Hello,
am 2012-12-11 20:16, schrieb James Lin:
If i have a code point: U+4E8C or "二"
In UTF-8, it's "E4 BA 8C" while in UTF-16, it's "4E8C".
Where is this "BA" comes from?
Cf. <http://skew.org/cumped/>.
Enclosed are the (almost original) version of “Cima’s Magic
UTF-8 Pocket encoder” (2004), and its two followers for
more UTFs. Display or print with a fixed-pitch font,
such as Lucida Console or Courier New. Enjoy!
Cheers,
Otto Stolz
Side 1 (print and cut out):
+------------+-------+-----------------------+------+
| U+0000 | yy zz | Cima's UTF-8 Magic | Hex= |
| U+007F | ! ! | Pocket Encoder | B-4 |
| YZ | . . | | |
+------------+-------+-------+ Vers. 1.1 | 0=00 |
| U+0080 | 3x xy | 2y zz | 30 June 2004 | 1=01 |
| U+07FF | 3. .. | 2. ! | | 2=02 |
| XYZ | . . | . . | M.C. | 3=03 |
+------------+-------+-------+-------+ | 4=10 |
| U+0800 | 32 ww | 2x xy | 2y zz | | 5=11 |
| U+FFFF | ! ! | 2. .. | 2. ! | | 6=12 |
| WXYZ | E . | . . | . . | | 7=13 |
+------------+-------+-------+-------+-------+ 8=20 |
| U-00010000 | 33 0v | 2v ww | 2x xy | 2y zz | 9=21 |
| U-000FFFFF | ! 0. | 2. ! | 2. .. | 2. ! | A=22 |
| VWXYZ | F . | . . | . . | . . | B=23 |
+------------+-------+-------+-------+-------+ C=30 |
| U-00100000 | 33 10 | 20 ww | 2x xy | 2y zz | D=31 |
| U-0010FFFF | ! 1. | 2. ! | 2. .. | 2. ! | E=32 |
| WXYZ | F 4 | 8 . | . . | . . | F=33 |
+------------+-------+-------+-------+-------+------+
Side 2 (print, cut out, and glue on back of side 1):
+---------------------------------------------------+
| Cima's UTF-8 Magic Pocket Encoder - User's Manual |
| (vers. 1.1, 30 June 2004, by Marco Cimarosti) |
| |
| - Left column: min and max Unicode scalar values: |
| pick the row that applies to the code point you |
| want to convert to UTF-8. Letters V..Z mark the |
| hexadecimal digits that have to be processed. |
| - Right column: hexadecimal to base-4 table. |
| - Central columns: work area to compute each octet|
| (1 to 4) that constitute UTF-8 octet sequences. |
| Convert each digit marked by V..Z from hex. to |
| b.-4. Write b.-4 digits on the dots placed under |
| letters v..z (two b.-4 digits per hex. digit). |
| Convert 2-digit base-4 number to hex. digits and |
| write them on the dots on the line.

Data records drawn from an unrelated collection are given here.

==> src/rtl/sequenciador_tempo.sv <==
// sequenciador_tempo: microwave cooking-time entry, countdown and magnetron control FSM.
// Optional QUICK_START_30S_EN: start in IDLE loads 0030, start while cooking adds 30 s.
module sequenciador_tempo
  import sequenciador_pkg::*;
#(
  parameter int DONE_HOLD_S = 3,
  parameter int SYNC_STAGES = 2
) (
  input  logic        Hz_100_clock,
  input  logic        clear,
  input  logic [3:0]  D,
  input  logic        loadn,
  input  logic        pgt_1Hz,
  input  logic        startn,
  input  logic        stopn,
  input  logic        door_closed,
  output logic        enablen,
  output logic        magnetron_on,
  output logic [15:0] tempo,
  output logic        done
);
`ifdef QUICK_START_30S_EN
  localparam bit QUICK_EN = 1'b1;
`else
  localparam bit QUICK_EN = 1'b0;
`endif
  logic [SYNC_STAGES-1:0][8:0] sync;
  logic [8:0] s;
  logic [3:0] edge_q, cnt, cnt_d;
  logic key, tick, start, stop, door_s, key_nz;
  logic shift_in, decrement, add30, zero, is_zero;
  state_t state, state_d;
  assign s = sync[SYNC_STAGES-1];
  assign door_s = s[0];
  assign key = edge_q[3] & ~s[4] & (s[8:5] <= 4'd9);
  assign tick = ~edge_q[2] & s[3];
  assign start = edge_q[1] & ~s[2];
  assign stop = edge_q[0] & ~s[1];
  assign key_nz = |{tempo[11:0], s[8:5]};
  always_comb begin
    state_d = state;
    cnt_d = cnt;
    shift_in = 1'b0;
    decrement = 1'b0;
    add30 = 1'b0;
    zero = 1'b0;
    case (state)
      IDLE:
        if (QUICK_EN && start && !stop && door_s && is_zero) begin
          add30 = 1'b1;
          state_d = COOK;
        end else if (key && !start && !stop) begin
          shift_in = 1'b1;
          state_d = key_nz ? ENTRY : IDLE;
        end
      ENTRY:
        if (stop) begin
          zero = 1'b1;
          state_d = IDLE;
        end else if (start) state_d = (door_s && !is_zero) ? COOK : ENTRY;
        else shift_in = key;
      COOK:
        if (stop || !door_s) state_d = PAUSE;
        else if (start) add30 = QUICK_EN;
        else if (tick) begin
          decrement = 1'b1;
          // only 0001 decrements to 0000
          if (tempo == 16'h0001) begin
            state_d = DONE;
            cnt_d = '0;
          end
        end
      PAUSE:
        if (stop) begin
          zero = 1'b1;
          state_d = IDLE;
        end else if (start && door_s) state_d = COOK;
      DONE:
        if (stop) state_d = IDLE;
        else if (tick) begin
          cnt_d = cnt + 4'd1;
          state_d = (cnt == 4'(DONE_HOLD_S - 1)) ? IDLE : DONE;
        end
      default: state_d = IDLE;
    endcase
  end
  always_ff @(posedge Hz_100_clock or posedge clear)
    if (clear) begin
      sync <= '0;
      edge_q <= '0;
      state <= IDLE;
      cnt <= '0;
      enablen <= 1'b0;
      magnetron_on <= 1'b0;
      done <= 1'b0;
    end else begin
      sync <= {sync[SYNC_STAGES-2:0], {D, loadn, pgt_1Hz, startn, stopn, door_closed}};
      edge_q <= s[4:1];
      state <= state_d;
      cnt <= cnt_d;
      enablen <= (state_d != IDLE) && (state_d != ENTRY);
      magnetron_on <= (state_d == COOK);
      done <= (state_d == DONE);
    end
  registrador_tempo_bcd u_reg (
    .clk(Hz_100_clock),
    .rst(clear),
    .shift_in(shift_in),
    .d(s[8:5]),
    .decrement(decrement),
    .add30(add30),
    .zero(zero),
    .tempo(tempo),
    .is_zero(is_zero)
  );
endmodule
$ cat config.mk
export PLATFORM = sky130hd
export DESIGN_NAME = vcfg_unit
export DESIGN_NICKNAME = d
export VERILOG_FILES = /design/src/rtl/vcfg_unit.sv
export SDC_FILE = /design/constraint.sdc
export NUM_CORES = 1
export LEC_CHECK = 0
export BUFFER_PORTS_ARGS = -buffer_cell sky130_fd_sc_hd__clkbuf_2
export CAP_MARGIN = 20
export CORE_MARGIN = 2
export CORE_UTILIZATION = 35
export CTS_CLUSTER_DIAMETER = 50
export DETAILED_ROUTE_END_ITERATION = 8
export SYNTH_ARGS = -nofsm -noshare
export SYNTH_HDL_FRONTEND = slang
export SYNTH_SLANG_ARGS = --single-unit
$ cat constraint.sdc
create_clock -name clk -period 12.6 [get_ports clk]
set_clock_uncertainty 0.2 [all_clocks]
set_input_delay 2.52 -clock clk [delete_from_list [all_inputs] [get_ports clk]]
set_output_delay 2.52 -clock clk [all_outputs]
set_load 0.02 [all_outputs]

That is your |
| UTF-8 sequence in hex. ! Exclamation marks show |
| passages that may be skipped, either because the |
| digit is hard-coded, or because it may be copied |
| directly from the scalar value. |
+---------------------------------------------------+
Enjoy!
Marco
Obverse: Print with a fixed-width font, such as Lucida Console,
and cut out.
╔════════════╦═════════════╦═════════════════════════════════╗
║ U+0000 ║ W X Y Z ║ Otto’s Magic Pocket Encoder ║
║ U+D7FF ║ ! ! ! ! ║ for UTF-16 ╔═══════════════════╣
║ WXYZ ║ _ _ _ _ ║ ║ V>vv │ V>vv ║
╟────────────╫─────────────╢ Version 1.1 ║ U>uu │ U>uu ║
║ U+E000 ║ W X Y Z ║ ©2004-07-05 ║ tt<T │ tt<T ║
║ U+FFFF ║ ! ! ! ! ║ ║ _<__ │ _<__ ║
║ WXYZ ║ _ _ _ _ ║ ║ ────────┼──────── ║
╟────────────╫─────────────╚═════════════╣ 0=00 │ 13<8=20 ║
║ U-00010000 ║ 31 2t tu uv │ 31 3v Y Z ║ 00<1=01 │ 20<9=21 ║
║ U-000FFFFF ║ ! 2_ __ __ │ ! 3_ ! ! ║ 01<2=02 │ 21<A=22 ║
║ TUVYZ ║ D _ _ _ │ D _ _ _ ║ 02<3=03 │ 22<B=23 ║
╟────────────╫─────────────┼─────────────╢ 03<4=10 │ 23<C=30 ║
║ U-00100000 ║ 31 23 3u uv │ 31 3v Y Z ║ 10<5=11 │ 30<D=31 ║
║ U-0010FFFF ║ ! ! 3_ __ │ ! 3_ ! ! ║ 11<6=12 │ 31<E=32 ║
║ UVYZ ║ D B _ _ │ D _ _ _ ║ 12<7=13 │ 32<F=33 ║
╚════════════╩═════════════╧═════════════╩═══════════════════╝
....:....1....:....2....:....3....:....4....:....5....:....6..
Reverse: Cut out and paste on back of obverse.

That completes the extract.